C’è un filo conduttore che unisce il bianco intramontabile di Ostuni all’élite dell’ingegneria navale statunitense. Francesco Greco, ex ufficiale della Marina Militare italiana, cresciuto nella Città Bianca, è stato recentemente nominato membro del Consiglio Nazionale dell’American Society of Naval Engineers (ASNE): si tratta del primo e unico italiano nella storia ad assumere un ruolo di tale rilievo all’interno della prestigiosa organizzazione americana.
Un traguardo straordinario che l’ingegnere porta avanti con orgoglio e che affonda le radici proprio in Puglia. Nato a Roma nel 1979 da madre romana e padre ostunese, Francesco Greco ha trascorso tutta l’infanzia e l’adolescenza a Ostuni, dove ha conseguito la Maturità Scientifica al Liceo Pepe, prima che la sua passione per il mare lo portasse lontano.

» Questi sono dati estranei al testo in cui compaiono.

File: src/sv/scm_pkg.sv
// Shared types, codes and constants of the spectral compressor mask unit.
`timescale 1ns / 1ps
`default_nettype none

package scm_pkg;

	localparam int unsigned VAL_W   = 24;
	localparam int unsigned ROOT_W  = 24;
	localparam int unsigned RAD_W   = 48;
	localparam int unsigned PROD_W  = 56;
	localparam int unsigned STEP_W  = 5;
	localparam logic [STEP_W-1:0] STEP_LAST = STEP_W'(ROOT_W - 1);
	localparam logic [VAL_W-1:0]  VAL_MAX   = '1;

	localparam logic [1:0] OP_GAIN_WR = 2'd0;
	localparam logic [1:0] OP_EQ_WR   = 2'd1;
	localparam logic [1:0] OP_PROCESS = 2'd2;

	localparam logic [1:0] CFG_EQ_ENABLE   = 2'd0;
	localparam logic [1:0] CFG_EQ_GLOBAL   = 2'd1;
	localparam logic [1:0] CFG_METER_DECAY = 2'd2;
	localparam logic [1:0] CFG_DELTA_DECAY = 2'd3;

	typedef struct packed {
		logic [1:0]        opcode;
		logic [10:0]       bin_index;
		logic signed [23:0] bin_real;
		logic signed [23:0] bin_imag;
		logic [23:0]       table_word;
	} in_word_t;

	typedef struct packed {
		logic [23:0] mask_gain;
		logic [23:0] peak_meter;
		logic [23:0] bin_reduction;
	} out_word_t;

	typedef enum logic [4:0] {
		DP_NONE,
		DP_CLEAR,
		DP_LOAD,
		DP_SQ_RE,
		DP_SQ_IM,
		DP_SQRT_INIT,
		DP_SQRT_STEP,
		DP_MUL_TEST,
		DP_DECIDE,
		DP_DIV_STEP,
		DP_MUL_METER,
		DP_UPD_METER,
		DP_UPD_RED,
		DP_EQ_P,
		DP_EQ_MUL,
		DP_EQ_SAT,
		DP_EMIT
	} dp_op_t;

	typedef struct packed {
		dp_op_t op;
	} scm_cmd_t;

	typedef struct packed {
		logic in_proc;
		logic step_last;
		logic need_div;
		logic eq_on;
		logic clear_done;
	} scm_sts_t;

endpackage

`default_nettype wire

File: src/sv/scm_ctrl.sv
// Controller state machine that sequences the mask unit datapath.
`timescale 1ns / 1ps
`default_nettype none

module scm_ctrl (
	input  wire               clk,
	input  wire               arst_n,
	input  wire               in_valid,
	output logic              in_stall,
	output logic              out_valid,
	input  wire               out_stall,
	input  scm_pkg::scm_sts_t sts,
	output scm_pkg::scm_cmd_t cmd
);
	import scm_pkg::*;

	typedef enum logic [3:0] {
		ST_CLEAR,
		ST_IDLE,
		ST_SQ_RE,
		ST_SQ_IM,
		ST_SQRT_INIT,
		ST_SQRT,
		ST_MUL_TEST,
		ST_DECIDE,
		ST_DIV,
		ST_MUL_METER,
		ST_UPD_METER,
		ST_UPD_RED,
		ST_EQ_P,
		ST_EQ_MUL,
		ST_EQ_SAT,
		ST_EMIT
	} state_t;

	state_t state_q;
	logic   out_free;

	assign in_stall = (state_q != ST_IDLE);
	assign out_free = !out_valid || !out_stall;

	always_comb begin
		cmd.op = DP_NONE;
		case (state_q)
			ST_CLEAR:     cmd.op = DP_CLEAR;
			ST_IDLE:      cmd.op = in_valid ? DP_LOAD : DP_NONE;
			ST_SQ_RE:     cmd.op = DP_SQ_RE;
			ST_SQ_IM:     cmd.op = DP_SQ_IM;
			ST_SQRT_INIT: cmd.op = DP_SQRT_INIT;
			ST_SQRT:      cmd.op = DP_SQRT_STEP;
			ST_MUL_TEST:  cmd.op = DP_MUL_TEST;
			ST_DECIDE:    cmd.op = DP_DECIDE;
			ST_DIV:       cmd.op = DP_DIV_STEP;
			ST_MUL_METER: cmd.op = DP_MUL_METER;
			ST_UPD_METER: cmd.op = DP_UPD_METER;
			ST_UPD_RED:   cmd.op = DP_UPD_RED;
			ST_EQ_P:      cmd.op = DP_EQ_P;
			ST_EQ_MUL:    cmd.op = DP_EQ_MUL;
			ST_EQ_SAT:    cmd.op = DP_EQ_SAT;
			ST_EMIT:      cmd.op = out_free ? DP_EMIT : DP_NONE;
			default:      cmd.op = DP_NONE;
		endcase
	end

	always_ff @(posedge clk or negedge arst_n) begin
		if (!arst_n) begin
			state_q   <= ST_CLEAR;
			out_valid <= 1'b0;
		end else begin
			if (state_q == ST_EMIT && out_free) begin
				out_valid <= 1'b1;
			end else if (!out_stall) begin
				out_valid <= 1'b0;
			end
			case (state_q)
				ST_CLEAR: begin
					if (sts.clear_done) begin
						state_q <= ST_IDLE;
					end
				end
				ST_IDLE: begin
					if (in_valid && sts.in_proc) begin
						state_q <= ST_SQ_RE;
					end
				end
				ST_SQ_RE:     state_q <= ST_SQ_IM;
				ST_SQ_IM:     state_q <= ST_SQRT_INIT;
				ST_SQRT_INIT: state_q <= ST_SQRT;
				ST_SQRT: begin
					if (sts.step_last) begin
						state_q <= ST_MUL_TEST;
					end
				end
				ST_MUL_TEST:  state_q <= ST_DECIDE;
				ST_DECIDE: begin
					state_q <= sts.need_div ? ST_DIV : ST_MUL_METER;
				end
				ST_DIV: begin
					if (sts.step_last) begin
						state_q <= ST_MUL_METER;
					end
				end
				ST_MUL_METER: state_q <= ST_UPD_METER;
				ST_UPD_METER: state_q <= ST_UPD_RED;
				ST_UPD_RED: begin
					state_q <= sts.eq_on ? ST_EQ_P : ST_EMIT;
				end
				ST_EQ_P:      state_q <= ST_EQ_MUL;
				ST_EQ_MUL:    state_q <= ST_EQ_SAT;
				ST_EQ_SAT:    state_q <= ST_EMIT;
				ST_EMIT: begin
					if (out_free) begin
						state_q <= ST_IDLE;
					end
				end
				default:      state_q <= ST_IDLE;
			endcase
		end
	end

endmodule

`default_nettype wire
File: config.mk
export PLATFORM = sky130hd
export DESIGN_NAME = scm_ctrl
export DESIGN_NICKNAME = d
export VERILOG_FILES = /design/src/sv/scm_pkg.sv /design/src/sv/scm_ctrl.sv
export SDC_FILE = /design/constraint.sdc
export NUM_CORES = 1
export LEC_CHECK = 0
export BUFFER_PORTS_ARGS = -buffer_cell sky130_fd_sc_hd__buf_2
export CORE_AREA = 2 2 39 41
export CTS_CLUSTER_SIZE = 16
export DETAILED_ROUTE_END_ITERATION = 10
export DIE_AREA = 0 0 41 43
export SLEW_MARGIN = 40
export SYNTH_ARGS = -nofsm -noshare
export SYNTH_HDL_FRONTEND = slang
export SYNTH_SLANG_ARGS = --single-unit
File: constraint.sdc
create_clock -name clk -period 4.36 [get_ports clk]
set_input_delay 0.872 -clock clk [delete_from_list [all_inputs] [get_ports clk]]
set_output_delay 0.872 -clock clk [all_outputs]
set_load 0.005 [all_outputs]
Yosys cells after proc, flatten, opt, wreduce, memory -nomap -nowiden:

Cells that the tools add are included.

* add/subtract/negate cells: 0
* $mul: 0
* div/mod/pow operators: 0
* $lt $le $gt $ge: 0
* equal/unequal tests: 22
* shifts and indexed selects: 0
* multiplexer cells: 13
* bitwise gates (word level): 0
* reductions and logical operators: 7

Operator list (number)
* 5-bit case mux with 16 select lines: 1
* 4-bit case mux with 16 select lines: 1
* 4-bit equality test, second input constant: 8
* 4-bit two-way mux: 5
* 4-bit by 3-bit equality test with 1-bit output, second input constant: 4
* 2-bit != test, second input constant: 5
* 4-bit by 2-bit equality test with 1-bit output, second input constant: 2
* 5-bit two-way mux: 1
* 5-bit AND reduction: 1
* 4-bit by 1-bit equality test with 1-bit output, second input constant: 1
* 4-bit logical NOT: 1
* 2-bit two-way mux: 2
* 4-bit by 1-bit != test with 1-bit output, second input constant: 1
* 1-bit two-way mux: 3
* 1-bit logical AND: 2
* 1-bit logical NOT: 2
* 2-bit by 1-bit != test with 1-bit output, second input constant: 1
* 1-bit logical OR: 1

* register bits: 5
* bits in latches: 0
* RAM bits: 0
* memory bits (read-only): 0
* bits of input ports: 9
* output and inout port bits: 7
* word-level logic and storage cells: 44
* memories: 0

Longest topological paths before layout:

Gate-level depths: netlist of the first run.

* depth after elaboration: 4
* mapped depth: 5
* depth with buffers taken out: 4

Worst setup path after synthesis of the first run:

Ideal clock, no wire load.

* path kind: input to output
* from: input port in_valid
* to: output port cmd[1] in the netlist's numbering
* arrival time: 1250 ps
* required time: 3488 ps
* path slack: 2238 ps
* cell stages on the path: 2
* path buffers: 0
* path through: o311ai_0 -> o21ai_0

RTL lines
* start, declared: RTL line scm_ctrl.sv:8 `input wire in_valid,`
* end, declared: RTL line scm_ctrl.sv:13 `output scm_pkg::scm_cmd_t cmd`

==> impl_summary.txt, run 1 <==
----------------------------------------------------
[Run status]
  Result of the run ... complete, no violations

[Yosys]
  Total of flip-flops plus latches after synthesis ... 5
  Count of cell types in the netlist ... 24
  Warnings from Yosys ... 0
  Number of instances in the synthesized netlist ... 42
  Register area share after synthesis ... 32.5%
  Synthesized area ... 385 µm²
  Number of nets produced by synthesis ... 51
  Mean post-synth cell area ... 9.18 µm²

[Cells and area]
  Number of antenna diodes ... 0
  Commonest cells after routing, fill and taps aside ... 15 x sky130_fd_sc_hd__buf_2, 5 x sky130_fd_sc_hd__a21oi_1, 5 x sky130_fd_sc_hd__dfrtp_1
  Sequential cell area ... 125 µm²
  Share of post-route cells with drive strength above 1 ... 36.2%
  Multi-input gate area in the final layout ... 216 µm²
  Most common library cell in the layout ignoring fill and taps ... sky130_fd_sc_hd__buf_2
  # fillers ... 153
  Layout Nets ... 68
  Area delta synth->final ... 22.1%

[STA]
  Relative slew slack ... 75.6%
  Max Clock Freq ... 0.421 GHz
  Final hold violation count ... 0
  Setup repair after global routing missed its margin ... false
  Tightest Pin Transition ... 0.366 ns
  Setup TNS Final ... 0 ns
  Final clock skew ... 0.0102 ns
  Final setup fails ... 0
  Min Tclk post-route ... 2.38 ns
  Worst hold-check slack ... 0.433 ns
  Worst Setup Slack, final ... 1.98 ns
  Part of the cycle the worst path needs ... 54.5%
  Number of max-slew violations in the final report ... 0

[Die]
  Effective utilization at floorplan ... 27.8%
  Row count ... 14
  Die area ... 1760 µm²
  # IOs ... 16
  Height of the die ... 43 µm
  Area of the core ... 1380 µm²
  Die width ... 41 µm

[Detailed routing]
  WL met3 ... 9 µm
  Number of iterations in the first detailed-routing pass ... 2
  Highest metal layer with signal wires ... met4
  Number of DRC markers after the initial detailed-route iteration ... 1
  Routed metal-1 wire length ... 338 µm
  Residual DRC ... 0
  Post-route ant nets ... 0
  Mean routed wirelength per cell ... 11.4 µm
  Overall via count from detail_route ... 368
  Met2 layer wire length in the routed design ... 477 µm
  Wire length reported by the detailed router ... 845 µm
  Via density per instance ... 4.97

[CTS]
  Clock-pin slew on the worst setup and hold paths ... 0.05 ns
  Clock H-tree levels ... 1
  Worst-Skew Late Latency ... 0.24 ns
  Library cell used as clock root buffer ... sky130_fd_sc_hd__clkbuf_4
  Cts repair resizes ... 0
  Clock Sink Count ... 5
  Post-CTS repair timing setup buffer count ... 0
  Hold buffer count at CTS ... 0
  CTS tree ... done
  Largest buffer count on any clock path ... 2
  Number of CTS-inserted buffers ... 3

[Placed design]
  Count of port buffers added during placement ... 15
  Final Wtd Congestion ... 0.666
  Half-perimeter wire length after placement ... 611 µm
  Post-Place Setup Slack ... 2.00 ns

[Setup path]
  Max Fanout on Critical Path ... 2
  Endpoint type of the worst setup path ... output port
  Slowest stage cell on the critical path ... sky130_fd_sc_hd__o311ai_0
  Type of the worst setup path ... in2out
  Register-to-Register Path Depth ... 4
  Family with the most delay on the worst path ... compound AO/OA/AOI/OAI gates
  Kind of start point of the critical path ... input port
  Number of logic stages on the critical path including buffering ... 4
  Required time of the worst setup path ... 3.49 ns
  Worst path bufs/invs ... 2
  CP Data Arrival Time ... 1.50 ns
  Ordered cell list for the critical path ... buf_2 > o311ai_0 > o21ai_0 > buf_2
  Delay of the slowest cell on the worst path ... 0.26 ns
  Most repeated library cell on the critical path ... sky130_fd_sc_hd__buf_2

[Global routing]
  Largest net degree at the start of global routing ... 15
  Wire length of the first global-routing pass ... 1350 µm
  Congestion Overflow GR ... 0
  Via count of the first global-routing pass ... 362
  Initial antenna violation count ... 0
  All-Layer GR Usage ... 11.3%

[Hold path]
  Worst Hold Class ... in2async

[Pwr]
  Reported leakage power ... 0.000234 µW
  Largest voltage drop on the vdd net ... 0.198 mV
  Power per cell area ... 769 nW/µm²

[Job]
  Max-cap violations ... 0

----------------------------------------------------
final cells by class:
cell class                 instances  share of cell area, %
sequential                         5                   26.6
inverter                           2                   1.60
clock buffer                       4                   5.59
timing repair buffer              15                   16.0
tap                               16                   4.26
multi-input combinational         32                   46.0
cell usage after synthesis:
| cell type | number | share of area, % |
|---|---|---|
| sky130_fd_sc_hd__mux2_4 | 1 | 3.9 |
| sky130_fd_sc_hd__nor2_1 | 4 | 3.9 |
| sky130_fd_sc_hd__nand3b_1 | 1 | 1.9 |
| sky130_fd_sc_hd__xor2_1 | 1 | 2.3 |
| sky130_fd_sc_hd__clkbuf_8 | 1 | 3.6 |
| sky130_fd_sc_hd__a21oi_2 | 1 | 2.3 |
| sky130_fd_sc_hd__o211ai_1 | 1 | 1.9 |
| sky130_fd_sc_hd__o31ai_1 | 1 | 1.9 |
| sky130_fd_sc_hd__and3_1 | 1 | 1.6 |
| sky130_fd_sc_hd__and3b_1 | 1 | 2.3 |
| sky130_fd_sc_hd__nand4_1 | 2 | 3.2 |
| sky130_fd_sc_hd__dfrtp_1 | 5 | 32 |
| sky130_fd_sc_hd__inv_1 | 2 | 1.9 |
| sky130_fd_sc_hd__nand2_1 | 4 | 3.9 |
| sky130_fd_sc_hd__nand2b_1 | 2 | 3.2 |
| sky130_fd_sc_hd__nand3_1 | 1 | 1.3 |
| sky130_fd_sc_hd__buf_6 | 2 | 5.8 |
| sky130_fd_sc_hd__nor2b_1 | 1 | 1.6 |
| sky130_fd_sc_hd__o311ai_0 | 1 | 2.3 |
| sky130_fd_sc_hd__o21ai_0 | 1 | 1.3 |
| sky130_fd_sc_hd__or2_1 | 1 | 1.6 |
| sky130_fd_sc_hd__o311ai_4 | 1 | 6.8 |
| sky130_fd_sc_hd__a21oi_1 | 5 | 6.5 |
| sky130_fd_sc_hd__xnor2_1 | 1 | 2.3 |
flip-flops by register name, summed over array words and instances, names as in the netlist:
signal,cells
out_valid,1
state_q,4
power by group:
part	internal, µW	switching [µW]	total [µW]
combinational	99.4	81.9	181
sequential	70.7	56.8	128
clock	34.6	18.5	53.1
worst paths after layout:
path,from,endpoint,slack (ns)
worst max-delay path,in_valid,cmd[1],1.98
worst min-delay path,arst_n,state_q[3],0.43
worst max register to register,state_q[0],state_q[0],2.82
worst min register to register,out_valid,out_valid,0.56
max in group asynchronous,arst_n,state_q[0],3.79
min in group clk,out_valid,out_valid,0.56
routing by layer:
layer  track usage [%]  vias to the layer above
met1              13.1                      181
met4              8.00                        0
li1                  -                      180
met5                 0                        -
met3              1.57                        2
met2              17.8                        5
kinds of logic after synthesis:
logic type,share of synthesized area (%)
mux,3.89
xor+xnor,4.55
compound gates,23.1
buf+inv,11.4
flops,32.5
simple gates,24.7
metrics by stage:
stage	cell area (µm²)	utilization, %	total power [µW]	cells
2_1_floorplan	385	-	272	42
3_3_place_gp	444	32.1	307	70
3_5_place_dp	444	32.1	308	70
4_1_cts	470	34.0	365	74
5_1_grt	470	34.0	397	74
6_report	470	34.0	362	74
worst register-to-register path, stage by stage, from the launching register on:
cell and delay (ns):
sky130_fd_sc_hd__dfrtp_1 0.55, sky130_fd_sc_hd__and3b_1 0.23, sky130_fd_sc_hd__a21oi_2 0.05, sky130_fd_sc_hd__o311ai_4 0.27, sky130_fd_sc_hd__mux2_4 0.33
Power figures use the tool's default switching activity.
==> run 2, diff against run 1 <==
- ABC_AREA: unset -> 1
- clock period: 4.36 -> 2.28 ns (I/O delays scaled with it)
==> impl_summary.txt, run 2 <==
----------------------------------------------------
[Run status]
  Result of the run ... complete, no violations (unchanged)

[Die]
  Effective utilization at floorplan ... 31.1% (was 27.8%)
  Die width ... 41 µm (unchanged)
  # IOs ... 16 (unchanged)
  Height of the die ... 43 µm (unchanged)
  Row count ... 14 (unchanged)
  Area of the core ... 1380 µm² (unchanged)
  Die area ... 1760 µm² (unchanged)

[Setup path]
  Required time of the worst setup path ... 1.82 ns (was 3.49 ns)
  Type of the worst setup path ... reg2out (was in2out)
  Kind of start point of the critical path ... register (was input port)
  CP Data Arrival Time ... 1.41 ns (was 1.50 ns)
  Max Fanout on Critical Path ... 6 (was 2)
  Endpoint type of the worst setup path ... output port (unchanged)

[Global routing]
  Congestion Overflow GR ... 0 (unchanged)
  Wire length of the first global-routing pass ... 1620 µm (was 1350 µm)
  Initial antenna violation count ... 0 (unchanged)
  All-Layer GR Usage ... 13.8% (was 11.3%)
  Largest net degree at the start of global routing ... 7 (was 15)
  Via count of the first global-routing pass ... 424 (was 362)

[CTS]
  Post-CTS repair timing setup buffer count ... 0 (unchanged)
  Clock-pin slew on the worst setup and hold paths ... 0.04 ns (was 0.05 ns)
  Worst-Skew Late Latency ... 0.24 ns (about the same)
  Number of CTS-inserted buffers ... 3 (unchanged)
  Cts repair resizes ... 0 (unchanged)
  Clock H-tree levels ... 1 (unchanged)
  Clock Sink Count ... 5 (unchanged)
  Hold buffer count at CTS ... 0 (unchanged)
  CTS tree ... done (unchanged)
  Library cell used as clock root buffer ... sky130_fd_sc_hd__clkbuf_4 (unchanged)
  Largest buffer count on any clock path ... 2 (unchanged)

[Cells and area]
  Number of antenna diodes ... 0 (unchanged)
  Top register by number of flip-flops ... state_q (unchanged)
  Share of post-route cells with drive strength above 1 ... 34.1% (was 36.2%)
  # fillers ... 162 (was 153)
  Layout Nets ... 101 (was 68)
  Flip-flop count of the largest register, all copies and words added ... 4 (unchanged)
  Core Util, Final ... 39.9% (was 34.0%)
  Most common library cell in the layout ignoring fill and taps ... sky130_fd_sc_hd__nand2_1 (was sky130_fd_sc_hd__buf_2)
  Largest registers ... state_q (4), out_valid (1) (unchanged)
  Commonest cells after routing, fill and taps aside ... 28 x sky130_fd_sc_hd__nand2_1, 15 x sky130_fd_sc_hd__buf_2, 10 x sky130_fd_sc_hd__inv_1 (was 15 x sky130_fd_sc_hd__buf_2, 5 x sky130_fd_sc_hd__a21oi_1, 5 x sky130_fd_sc_hd__dfrtp_1)
  Area delta synth->final ... 28.2% (was 22.1%)

[Yosys]
  Mean post-synth cell area ... 5.98 µm² (was 9.18 µm²)
  Commonest cells in the synthesized netlist ... 28 x sky130_fd_sc_hd__nand2_1, 10 x sky130_fd_sc_hd__inv_1, 8 x sky130_fd_sc_hd__nor2_1 (was 5 x sky130_fd_sc_hd__a21oi_1, 5 x sky130_fd_sc_hd__dfrtp_1, 4 x sky130_fd_sc_hd__nand2_1, 4 x sky130_fd_sc_hd__nor2_1)
  Top post-synthesis cells by area ... sky130_fd_sc_hd__dfrtp_1 29%, sky130_fd_sc_hd__nand2_1 24%, sky130_fd_sc_hd__inv_1 8.7% (was sky130_fd_sc_hd__dfrtp_1 32%, sky130_fd_sc_hd__o311ai_4 6.8%, sky130_fd_sc_hd__a21oi_1 6.5%)
  Share of flip-flops with an asynchronous set or reset ... 100% (unchanged)
  Synth Flop Type ... sky130_fd_sc_hd__dfrtp_1 (unchanged)
  Count of cell types in the netlist ... 16 (was 24)
  Cell taking the most area after synthesis ... sky130_fd_sc_hd__dfrtp_1 (unchanged)
  Number of instances in the synthesized netlist ... 72 (was 42)
  Number of flops mapped to enable cells by yosys ... 0 (unchanged)
  Register area share after synthesis ... 29.1% (was 32.5%)
  Synthesized area ... 430 µm² (was 385 µm²)
  Warnings from Yosys ... 0 (unchanged)
  Most frequently used cell type in the post-synthesis netlist ... sky130_fd_sc_hd__nand2_1
  Total of flip-flops plus latches after synthesis ... 5 (unchanged)
  Number of nets produced by synthesis ... 81 (was 51)
  Proportion of netlist area held by the largest area contributor ... 29.1% (was 32.5%)

[STA]
  Final setup fails ... 0 (unchanged)
  Final hold violation count ... 0 (unchanged)
  Final clock skew ... 0.00151 ns (was 0.0102 ns)
  Setup TNS Final ... 0 ns (unchanged)
  Relative slew slack ... 80.9% (was 75.6%)
  Max Clock Freq ... 0.536 GHz
  Tightest Pin Transition ... 0.286 ns (was 0.366 ns)
  Part of the cycle the worst path needs ... 81.8%
  Setup repair after global routing missed its margin ... false (unchanged)
  Min Tclk post-route ... 1.87 ns
  Number of max-slew violations in the final report ... 0 (unchanged)

[Detailed routing]
  Post-route ant nets ... 0 (unchanged)
  Overall via count from detail_route ... 480 (was 368)
  Residual DRC ... 0 (unchanged)
  Mean routed wirelength per cell ... 8.90 µm (was 11.4 µm)
  Wire length reported by the detailed router ... 952 µm (was 845 µm)
  Number of DRC markers after the initial detailed-route iteration ... 7 (was 1)
  Number of iterations in the first detailed-routing pass ... 4 (was 2)
  Via density per instance ... 4.49 (was 4.97)

[Pwr]
  Net Sw Power ... 355 µW (was 157 µW)
  Internal Dissipation ... 364 µW (was 205 µW)
  Largest voltage drop on the vdd net ... 0.468 mV (was 0.198 mV)
  Reported leakage power ... 0.000354 µW (was 0.000234 µW)
  Power per cell area ... 1300 nW/µm² (was 769 nW/µm²)
  Clock group share of total power ... 14.2% (was 14.7%)
  Sw Share ... 49.4% (was 43.5%)
  Portion of total power attributed to sequential cells ... 25.4% (was 35.2%)
  Comb power frac ... 60.4% (was 50.1%)

[Placed design]
  Final Wtd Congestion ... 0.684 (was 0.666)
  Half-perimeter wire length after placement ... 793 µm (was 611 µm)
  Count of port buffers added during placement ... 15 (unchanged)

[Job]
  Max-cap violations ... 0 (unchanged)

[Hold path]
  Worst Hold Class ... in2async (unchanged)

----------------------------------------------------
==> run 2: cell count changes after synthesis, sizes merged, moves of 4 or more <==
cell,change
nand3,+4
a21oi,-5
nand2,+27
nor2,+7
inv,+12
==> run 2: logic make-up after synthesis <==
kind of cell | Yosys count | share of synthesized area (%)
XOR/XNOR | 1 | 2.04
AO/OA/AOI/OAI | 3 | 4.07
flip-flops | 5 | 29.1
buffers and inverters | 14 | 12.2
AND/OR/NAND/NOR | 49 | 52.6
==> run 2: worst max-delay path, cell delays in order (launching register included) <==
cell and delay (ns):
sky130_fd_sc_hd__dfrtp_1 0.43, sky130_fd_sc_hd__nor2_1 0.27, sky130_fd_sc_hd__inv_1 0.09, sky130_fd_sc_hd__o31ai_1 0.20, sky130_fd_sc_hd__inv_1 0.05, sky130_fd_sc_hd__buf_2 0.12
==> run 2: cell type report <==
class | count | area, µm² | area share [%]
Clock buffer | 4 | 26.3 | 4.76
Inverter | 14 | 52.6 | 9.52
Multi-Input combinational cell | 53 | 253 | 45.8
Sequential cell | 5 | 125 | 22.7
Tap cell | 16 | 20.0 | 3.63
Timing Repair Buffer | 15 | 75.1 | 13.6
==> run 2: power by group through the flow <==
| stage | registers [µW] | clock network, µW | logic (µW) |
|---|---|---|---|
| floorplan | 172 | 0 | 320 |
| CTS | 182 | 109 | 441 |
| detailed placement | 183 | 0 | 438 |
| global placement | 180 | 0 | 441 |
| finish | 182 | 102 | 434 |
| global route | 190 | 113 | 507 |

Nell’ottobre 1997 ha varcato i cancelli dell’Accademia Navale di Livorno, venendo nominato ufficiale del Corpo del Genio Navale nel 2000 e conseguendo, nel dicembre 2003, la laurea quinquennale con lode in Ingegneria Navale.
Da quel momento è iniziata una carriera internazionale in rapida ascesa: prima come ufficiale del Sistema Nave sulla portaeromobili Giuseppe Garibaldi, partecipando anche a missioni ONU come l’operazione Leonte, e poi, nel 2005, con lo sbarco negli Stati Uniti per un programma di scambio con la US Navy sulla fregata Carr.
Oggi, nonostante i vertici raggiunti in Fincantieri USA e i successi ottenuti oltreoceano, la sua splendida Ostuni rimane il porto sicuro in cui tornare appena possibile per riabbracciare parenti e amici.